International conference "MODERN PERSPECTIVES FOR BIOMEDICAL SCIENCES: FROM BENCH TO BEDSIDE”; National Laboratory Astana
Abstract
Introduction: High-throughput sequencing platforms generate a massive amount of high-dimensional
genomic datasets that are available for analysis. Modern and user-friendly bioinformatics tools for analysis
and interpretation of genomics data becomes essential during the analysis of sequencing data. Variant
Call Format (VCF) is a standard format containing genomic information and variants of sequenced
samples. Existing tools for processing VCF files don’t usually have an intuitive graphical interface, but
instead have just a command-line interface that may be challenging to use for the broader biomedical
community interested in genomics data analysis. We present re-Searcher, a new bioinformatics application
with a user-friendly GUI developed to simplify genomic data mining from VCF files.
Methods: re-Searcher application was written in a Python 3. Pandas library solves the problem of analyzing
large VCF files by not loading the whole file directly into RAM, but instead pre-processing it in
chunks. Simple and intuitive GUI was built using Tkinter library.
Results: The generalized workflow of the re-Searcher consists of several steps: selecting an input file,
setting up necessary filtering parameters, data processing, and exporting a filtered output VCF file.

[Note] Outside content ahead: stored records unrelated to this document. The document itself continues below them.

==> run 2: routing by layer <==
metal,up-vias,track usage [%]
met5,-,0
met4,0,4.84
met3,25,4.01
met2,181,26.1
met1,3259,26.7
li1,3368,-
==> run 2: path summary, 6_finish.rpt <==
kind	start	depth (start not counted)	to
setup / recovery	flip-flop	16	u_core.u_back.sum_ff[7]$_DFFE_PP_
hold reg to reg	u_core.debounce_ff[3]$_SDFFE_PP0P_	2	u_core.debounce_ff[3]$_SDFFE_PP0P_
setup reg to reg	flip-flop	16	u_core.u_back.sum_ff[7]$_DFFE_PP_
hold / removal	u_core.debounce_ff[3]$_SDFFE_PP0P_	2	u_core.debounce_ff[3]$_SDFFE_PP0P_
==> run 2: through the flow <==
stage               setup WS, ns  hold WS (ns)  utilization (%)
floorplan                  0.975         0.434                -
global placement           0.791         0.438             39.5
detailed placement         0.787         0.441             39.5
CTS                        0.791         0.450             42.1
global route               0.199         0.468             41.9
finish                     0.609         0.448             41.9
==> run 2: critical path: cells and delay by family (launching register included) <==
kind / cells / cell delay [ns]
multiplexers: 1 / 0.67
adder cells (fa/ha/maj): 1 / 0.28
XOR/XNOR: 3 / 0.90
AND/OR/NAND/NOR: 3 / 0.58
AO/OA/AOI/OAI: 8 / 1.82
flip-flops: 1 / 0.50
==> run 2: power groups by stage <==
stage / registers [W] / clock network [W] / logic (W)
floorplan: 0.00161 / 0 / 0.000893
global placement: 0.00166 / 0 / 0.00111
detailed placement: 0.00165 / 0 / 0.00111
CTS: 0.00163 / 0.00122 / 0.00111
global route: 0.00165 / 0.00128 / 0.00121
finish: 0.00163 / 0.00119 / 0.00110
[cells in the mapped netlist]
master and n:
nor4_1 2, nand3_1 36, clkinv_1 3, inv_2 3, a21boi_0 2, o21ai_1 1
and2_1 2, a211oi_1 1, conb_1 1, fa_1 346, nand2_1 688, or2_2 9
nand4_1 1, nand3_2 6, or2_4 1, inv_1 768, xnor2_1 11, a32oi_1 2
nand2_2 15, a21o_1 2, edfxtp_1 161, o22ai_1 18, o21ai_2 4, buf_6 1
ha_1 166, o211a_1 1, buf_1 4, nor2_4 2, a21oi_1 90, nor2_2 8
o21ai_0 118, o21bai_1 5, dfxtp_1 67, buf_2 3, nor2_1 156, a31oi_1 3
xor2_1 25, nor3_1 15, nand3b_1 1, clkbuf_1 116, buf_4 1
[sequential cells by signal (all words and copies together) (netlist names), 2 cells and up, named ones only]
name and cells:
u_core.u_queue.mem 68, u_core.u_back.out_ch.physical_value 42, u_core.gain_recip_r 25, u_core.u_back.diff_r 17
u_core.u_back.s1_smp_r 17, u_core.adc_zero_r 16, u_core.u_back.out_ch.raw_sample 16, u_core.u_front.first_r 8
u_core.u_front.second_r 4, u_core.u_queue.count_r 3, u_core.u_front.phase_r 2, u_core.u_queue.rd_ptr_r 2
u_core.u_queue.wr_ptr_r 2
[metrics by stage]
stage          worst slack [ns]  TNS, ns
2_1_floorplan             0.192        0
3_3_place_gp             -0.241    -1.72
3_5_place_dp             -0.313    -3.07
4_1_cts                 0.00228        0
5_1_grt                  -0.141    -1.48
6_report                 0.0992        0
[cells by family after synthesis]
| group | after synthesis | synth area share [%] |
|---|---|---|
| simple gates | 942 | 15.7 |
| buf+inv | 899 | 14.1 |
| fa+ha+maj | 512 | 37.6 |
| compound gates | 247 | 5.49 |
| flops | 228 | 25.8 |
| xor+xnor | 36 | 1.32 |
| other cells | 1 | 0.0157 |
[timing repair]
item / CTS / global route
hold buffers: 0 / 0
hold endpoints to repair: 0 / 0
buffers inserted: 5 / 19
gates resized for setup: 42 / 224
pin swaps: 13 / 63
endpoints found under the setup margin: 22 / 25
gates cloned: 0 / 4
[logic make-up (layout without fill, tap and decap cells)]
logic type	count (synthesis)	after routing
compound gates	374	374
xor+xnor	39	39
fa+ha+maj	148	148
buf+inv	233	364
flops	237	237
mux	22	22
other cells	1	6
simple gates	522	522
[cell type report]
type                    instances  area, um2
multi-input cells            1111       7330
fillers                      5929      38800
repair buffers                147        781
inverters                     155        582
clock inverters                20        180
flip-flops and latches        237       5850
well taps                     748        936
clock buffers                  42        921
<file path="config.mk">
export PLATFORM = sky130hd
export DESIGN_NAME = sts_ram
export DESIGN_NICKNAME = d
export VERILOG_FILES = /design/src/rtl/sts_ram.sv
export SDC_FILE = /design/constraint.sdc
export NUM_CORES = 1
export LEC_CHECK = 0
export ABC_CLOCK_PERIOD_IN_PS = 2820
export BUFFER_PORTS_ARGS = -buffer_cell sky130_fd_sc_hd__buf_4
export CORE_UTILIZATION = 23
export DETAILED_ROUTE_END_ITERATION = 7
export PLACE_DENSITY = 0.45
export SYNTH_ARGS = -nofsm -noshare
export SYNTH_HDL_FRONTEND = slang
export SYNTH_SLANG_ARGS = --single-unit
</file>
<file path="constraint.sdc">
create_clock -name clk -period 2.82 [get_ports clk]
set_input_delay 0.423 -clock clk [delete_from_list [all_inputs] [get_ports clk]]
set_output_delay 0.423 -clock clk [all_outputs]
set_load 0.01 [all_outputs]
</file>
<file path="src/rtl/sts_ram.sv">
// ----------------------------------------------------------------------------
// sts_ram: generic single-port-write RAM
// One write port, one read port, read data registered.
// ----------------------------------------------------------------------------
module sts_ram #(
    parameter int WIDTH = 8,
    parameter int DEPTH = 8,
    localparam int AW   = (DEPTH > 1) ? $clog2(DEPTH) : 1
) (
    input  logic             clk,
    input  logic             we,
    input  logic [AW-1:0]    waddr,
    input  logic [WIDTH-1:0] wdata,
    input  logic             re,
    input  logic [AW-1:0]    raddr,
    output logic [WIDTH-1:0] rdata
);

    logic [WIDTH-1:0] mem_reg [DEPTH];
    logic [WIDTH-1:0] rdata_reg;

    always_ff @(posedge clk)
    begin
        if (we)
        begin
            mem_reg[waddr] <= wdata;
        end
        if (re)
        begin
            rdata_reg <= mem_reg[raddr];
        end
    end

    assign rdata = rdata_reg;

endmodule

</file>
==> summary.md, run 1 <==
| Metric | Value |
|---|---|
| Status | complete, but fails checks |
| Failing checks | design-rule violations |
| Die H | 112 microns |
| Gate Count Post-Synth | around 110 |
| First-pass GRT wire length | roughly 7500 microns |
| CTS tree | done |
| Final min period | around 1500 ps |
| Synth Cell Area | 2770 sq um |
| Crit Reg-Reg Startpoint | mem_reg[2][2]$_DFFE_PP_ |
| Req. time, crit path | roughly 2900 ps |
| Sw frac | 19.4% |
| Initial Utilization | a little under a quarter |
| Fin Setup TNS | 0 ps |
| Initial antenna violation count | 0 |
| Leakage | about 1.2 nW |
| Routed Antenna Nets | 0 |
| P_sw | between 0.4 and 0.5 mW |
| Clock slew at reported path FFs | approximately 50 ps |
| Area of the multi-input gates | between 500 and 600 sq um |
| Combinational share of power | under 10% |
| Initial DRC Count | 31 |
| Post-CTS sizing | 0 |
| Row cnt | 39 |
| CP max stage cell | mux4_1 |
| Cell Pwr Density | 684 nW/um^2 |
| Avg Vias per Cell | between 4 and 5 |
| HP Class | primary input to register |
| Worst slew pin tran | between 500 and 600 ps |
| DRT Wirelength | about 5000 microns |
| Overall via count from detail_route | around 1200 |
| Period utilization | 52.0% |
| Largest net degree at the start of global routing | 17 |
| CTS Hold Buffers Added | 0 |
| FF-to-FF path depth | 2 |
| Hold Fails Final Rpt | 0 |
| GR Overflow Total | 0 |
| Top routing layer in use | met4 |
| Final Util | 29.4% |
| Crit path capture | rdata[1]$_DFFE_PP_ |
| Sequential Area | 2160 sq um |
| Die area | approximately 12000 sq um |
| Max-slew violation count | 0 |
| Total Nets Final | between 150 and 200 |
| Core area | roughly 12000 sq um |
| Crit path cell chain | buf_4 -> mux4_1 -> mux2_2 |
| Synth Area per Inst | about 24 sq um |
| CTS Buf Count | 9 |
| Fillers | between 1000 and 1500 |
| Die X-Extent | around 110 microns |
| Slew margin rel. | between 60 and 70% |
| Internal power | roughly 1.9 mW |
| Peak VDD IR | ~0.00026 V |
| Clk Tree Root Cell | clkbuf_16 |
| Share of the yosys chip area belonging to registers | between 70% and 80% |
| Final setup vio count | 0 |
| PortBufs | 24 |
| Met1 Routed Length | 1880 microns |
| Crit start category | primary input |
| Top-level port count | 25 |
| Max-cap violations | 0 |
| GRT Total Usage | 8.80% |
| CP startpoint | raddr[0] |
| Synth cell types | 13 |
| FF+latch count, synth | just over 70 |
| DR WL/cell | between 15 and 20 microns |
| Crit-path max cell delay | between 500 and 600 ps |
| Clk sink count | 72 |
| Max reg flops | 64 |
| Crit Reg-Reg Endpoint | rdata[2]$_DFFE_PP_ |
| Clk_lat worst skew | roughly 320 ps |
| Most frequent cells in the layout | edfxtp_1 (72), buf_4 (32), mux4_1 (15) |
| Synth warnings | 0 |
| H-tree levels | 3 |
| Clk pwr share | between 40% and 50% |
| CP max FO | 16 |
| DRC | 5 |
| Longest Clk Path Bufs | 2 |
| Clk_skew | approximately 4 ps |
| WP data arrival | 1540 ps |
| Detail Placement HPWL | 3300 microns |
| Reg power frac | 52.9% |
| Wire length on met2 | about 2800 microns |
| R2R setup slack | roughly 1400 ps |
| Fmax | 682 MHz |
| Met3 wire length | between 200 and 250 microns |
| Number of global-route vias before repair | ~1300 |
| Post-Syn Nets | approximately 130 |
| Area grow syn2layout | 22.8% |
| Kind of end point of the critical path | register |
| Antenna cell count | 0 |
| Kind of critical path | primary input to register |
| Routability cong. | ~0.64 |
| Layout cells sized above 1 | 34.4% |
| Post-CTS setup buffers | 0 |
| RSZ-0062 raised after global routing | no |
| Most common cell after layout, fill and taps aside | edfxtp_1 |
| First-pass detailed-route iteration total | 6 |
-- worst max-delay path: cells and delay by family --
family,cells,cell delay (ps)
mux,2,860
buf+inv,1,250
-- through the flow --
step	hold slack [ps]	instance area [sq um]	cells	setup slack, ps	power (mW)
2_1_floorplan	522	2770	114	1110	1.32
3_3_place_gp	649	3150	284	993	1.38
3_5_place_dp	660	3150	284	996	1.39
4_1_cts	320	3400	300	1340	2.35
5_1_grt	324	3400	300	1320	2.41
6_report	335	3400	300	1350	2.33
-- layer usage --
metal	up-vias	global-route usage (%)
met1	618	8.75
met3	12	2.67
met5	-	0
li1	564	-
met4	0	5.95
met2	31	15.8
-- worst min-delay path by stage --
stage          startpoint                      end  depth (start not counted)
2_1_floorplan    wdata[0]  mem_reg[0][0]$_DFFE_PP_                          0
3_3_place_gp     wdata[6]  mem_reg[1][6]$_DFFE_PP_                          1
3_5_place_dp     wdata[6]  mem_reg[0][6]$_DFFE_PP_                          1
4_1_cts          wdata[6]  mem_reg[0][6]$_DFFE_PP_                          1
5_1_grt          wdata[5]  mem_reg[1][5]$_DFFE_PP_                          1
6_report         wdata[5]  mem_reg[1][5]$_DFFE_PP_                          1
-- logic make-up after synthesis --
kind of cell,synth area share [%]
DFF,78.0
buffers and inverters,1.58
and+or+nand+nor,2.12
muxes,18.3
-- cells in the mapped netlist (all sizes together) --
cell,count,area [sq um]
nor2,6,22.5
edfxtp,72,2160
nand2,2,7.51
mux2,8,90.1
clkbuf,1,3.75
nor3,2,10.0
nand2b,3,18.8
mux4,16,417
buf,4,40.0
-- cell type report --
type / count / share of cell area, %
clock buffer: 11 / 6.84
clock inverter: 5 / 0.699
multi-input combinational: 37 / 16.6
sequential: 72 / 63.5
tap: 143 / 5.26
timing repair buffer: 32 / 7.06
-- power groups by stage --
stage	Sequential, mW	Combinational (mW)	Clock, mW
final	1.23	0.128	0.968
after floorplan	1.26	0.0647	0
after detailed placement	1.25	0.132	0
after global placement	1.25	0.129	0
after CTS	1.23	0.132	0.988
after global routing	1.24	0.139	1.04
(Power assumes the default switching activity.)
==> inputs of run 2 (changes only) <==
Settings changed: ABC_CLOCK_PERIOD_IN_PS 2820 to 1200, PLACE_DENSITY 0.45 to 0.46.
Clock period 2.82 ns to 1.2 ns, I/O delays scaled along.
==> summary.md, run 2 (synthesis results as in run 1) <==
| Metric | Value |
|---|---|
| Status | complete, but fails checks |
| Failing checks | design-rule violations, negative setup slack |
| Most frequent cells in the layout | edfxtp_1 (72), buf_4 (32), mux4_2 (16) |
| CP max stage cell | mux4_2 |
| Row cnt | 39 (unchanged) |
| Overall via count from detail_route | 1244 (+1.6%) |
| Crit Reg-Reg Startpoint | mem_reg[5][1]$_DFFE_PP_ |
| Max-cap violations | 0 (unchanged) |
| Kind of end point of the critical path | register |
| Area grow syn2layout | 26.0% |
| Crit path cell chain | mux4_2 -> mux2_4 |
| Routability cong. | 0.661 (+2.7%) |
| Number of global-route vias before repair | 1390 (+7.0%) |
| Die area | 12500 sq um (unchanged) |
| Core area | 11600 sq um (unchanged) |
| Hold EP | mem_reg[5][3]$_DFFE_PP_ |
| Initial DRC Count | 87 (+180%) |
| Crit Reg-Reg Endpoint | rdata[1]$_DFFE_PP_ |
| CTS tree | done |
| Final worst setup slack | -168 ps (-1520 ps) |
| Fin Setup TNS | -1230 ps (-1230 ps) |
| Die X-Extent | 112 microns (unchanged) |
| Min-delay src | wdata[3] |
| Die H | 112 microns (unchanged) |
| Longest Clk Path Bufs | 2 (unchanged) |
| Clk_skew | 4.23 ps (+0.270 ps) |
| Clk Tree Root Cell | clkbuf_16 |
| Final min period | roughly 1400 ps |
| Hold Crit Depth | 1 (unchanged) |
| DRT Wirelength | 5200 microns (+3.4%) |
| Placement Cell Area | 3160 sq um (+0.52%) |
| Fillers | 1091 (-0.73%) |
| Cells after DPL | 286 (+0.70%) |
| Final cell count without fillers | 302 (+0.67%) |
| R2R setup slack | -170 ps (-1600 ps) |
| Worst slew pin tran | 241 ps (-327 ps) |
| Antenna cell count | 0 (unchanged) |
| Final setup vio count | 8 (+8) |
| Crit-path max cell delay | 470 ps (-110 ps) |
| PortBufs | 24 (unchanged) |
| First-pass GRT wire length | 7940 microns (+5.7%) |
| Post-CTS setup buffers | 0 (unchanged) |
| GRT Total Usage | 9.06% (+0.26 points) |
| Total Nets Final | 171 (+1.2%) |
| Clock slew at reported path FFs | 60 ps (about the same) |
| Crit start category | register |
| Initial antenna violation count | 0 (unchanged) |
| CP startpoint | mem_reg[5][1]$_DFFE_PP_ |
| Sequential Area | 2160 sq um (unchanged) |
| Peak VDD IR | 0.000669 V (+160%) |
| Hold Fails Final Rpt | 0 (unchanged) |
| RSZ-0062 raised after global routing | yes |
| Fmax | roughly 730 MHz |
| Layout cells sized above 1 | 47.8% (+13 points) |
| Routed Antenna Nets | 0 (unchanged) |
| Kind of critical path | register to register |
| CTS Buf Count | 9 (unchanged) |
| WP data arrival | 1440 ps (-100 ps) |
| CTS Hold Buffers Added | 0 (unchanged) |
| Initial Utilization | 24.0% (unchanged) |
| Max reg flops | 64 (unchanged) |
| Detail Placement HPWL | 3400 microns (+3.2%) |
| WHS | 85.3 ps (-249 ps) |
| Most common cell after layout, fill and taps aside | edfxtp_1 |
| GR Overflow Total | 0 (unchanged) |
| Top-level port count | 25 (unchanged) |
| Clk sink count | 72 (unchanged) |
| Leakage | 1.18 nW (+1.6%) |
| Cell Pwr Density | 1730 nW/um^2 (+150%) |
| Area of the multi-input gates | 549 sq um (-2.9%) |
| HP Class | primary input to register |
| Largest net degree at the start of global routing | 17 (unchanged) |
| Slew margin rel. | 84.0% (+22 points) |
| Clk_lat worst skew | 320 ps (about the same) |
| DR WL/cell | 17.2 microns (+2.7%) |
| Period utilization | 114% |
| Total power | 6.02 mW (+160%) |
| Final instance area | 3490 sq um (+2.6%) |
| H-tree levels | 3 (unchanged) |
| Avg Vias per Cell | 4.12 (+0.88%) |
| Max-slew violation count | 0 (unchanged) |
| DRC | 3 (-2) |
| Req. time, crit path | 1270 ps (-1620 ps) |
| FF-to-FF path depth | 2 (unchanged) |
| CP max FO | 1 (-15) |
| First-pass detailed-route iteration total | 6 (unchanged) |
-- run 2: changes by cell type in the layout (fill, tap and decap cells not counted) --
| cell | previous run | this run |
|---|---|---|
| buf_12 | 0 | 2 |
| bufinv_16 | 0 | 2 |
| clkbuf_1 | 2 | 0 |
| clkinv_1 | 1 | 0 |
| clkinv_2 | 4 | 2 |
| clkinv_4 | 0 | 1 |
| clkinvlp_4 | 0 | 1 |
| inv_6 | 0 | 1 |
| mux2_2 | 8 | 0 |
| mux2_4 | 0 | 8 |
| mux4_1 | 15 | 0 |
| mux4_2 | 1 | 16 |
| nor3_1 | 2 | 0 |
| nor3_2 | 0 | 2 |
-- run 2: through the flow --
stage	utilization [%]	worst slack, ps
floorplan	-	-206
global placement	27.4	-297
detailed placement	27.4	-327
CTS	30.0	-179
global route	30.2	-212
finish	30.2	-168
-- run 2: critical path, delay by kind of cell (launching register included) --
kind | cells | cell delay [ps]
flip-flops | 1 | 370
multiplexers | 2 | 740
-- run 2: power breakdown --
part	switching (mW)	internal, mW
clock	0.951	1.82
combinational	0.159	0.195
sequential	0.0234	2.87
total	1.13	4.89
-- run 2: area by class of cell --
cell class / count / area share (%)
clock inverter: 7 / 2.72
sequential: 72 / 61.9
clock buffer: 9 / 6.45
tap: 143 / 5.13
multi-input combinational: 37 / 15.7
timing repair buffer: 34 / 8.03
-- run 2: repair_timing --
item / 4_1_cts / 5_1_grt
gates resized for setup: 8 / 6
endpoints found under the setup margin: 8 / 8
pin swaps: 0 / 0
-- run 2: worst max-delay path by stage --
stage                                     to  cells after the start
after floorplan           rdata[0]$_DFFE_PP_                      4
after global placement    rdata[4]$_DFFE_PP_                      4
after detailed placement  rdata[1]$_DFFE_PP_                      4
after CTS                 rdata[6]$_DFFE_PP_                      2
after global routing      rdata[1]$_DFFE_PP_                      2
final                     rdata[1]$_DFFE_PP_                      2
-- run 2: routing by layer --
metal	vias up	GRT usage (%)	wire [microns]
met5	-	0	0
met4	0	4.95	112
met3	12	2.12	174
met2	27	15.4	2680
met1	650	10.5	2240
li1	555	-	-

re-Searcher browses and opens VCF files with extensions .txt or .vcf, before performing the following
filtering and extraction options: header extraction, keyword search, sample extraction, and genotype
format conversion.
Conclusion: Exploring and analyzing VCF files generated after the bioinformatics processing of
sequencing data is one of the important steps performed by researchers during analysis and metaanalysis
of genotype/phenotype associations. We have developed and introduced an easy-to-use
bioinformatics tool, re-Searcher, with several unique features for mining big VCF files and realized with
a simple graphical user interface that makes it easily available for clinicians and researchers without
any computational skills. The software publicly available on the GitHub repository (https://github.com/
LabBandSB/re-Searcher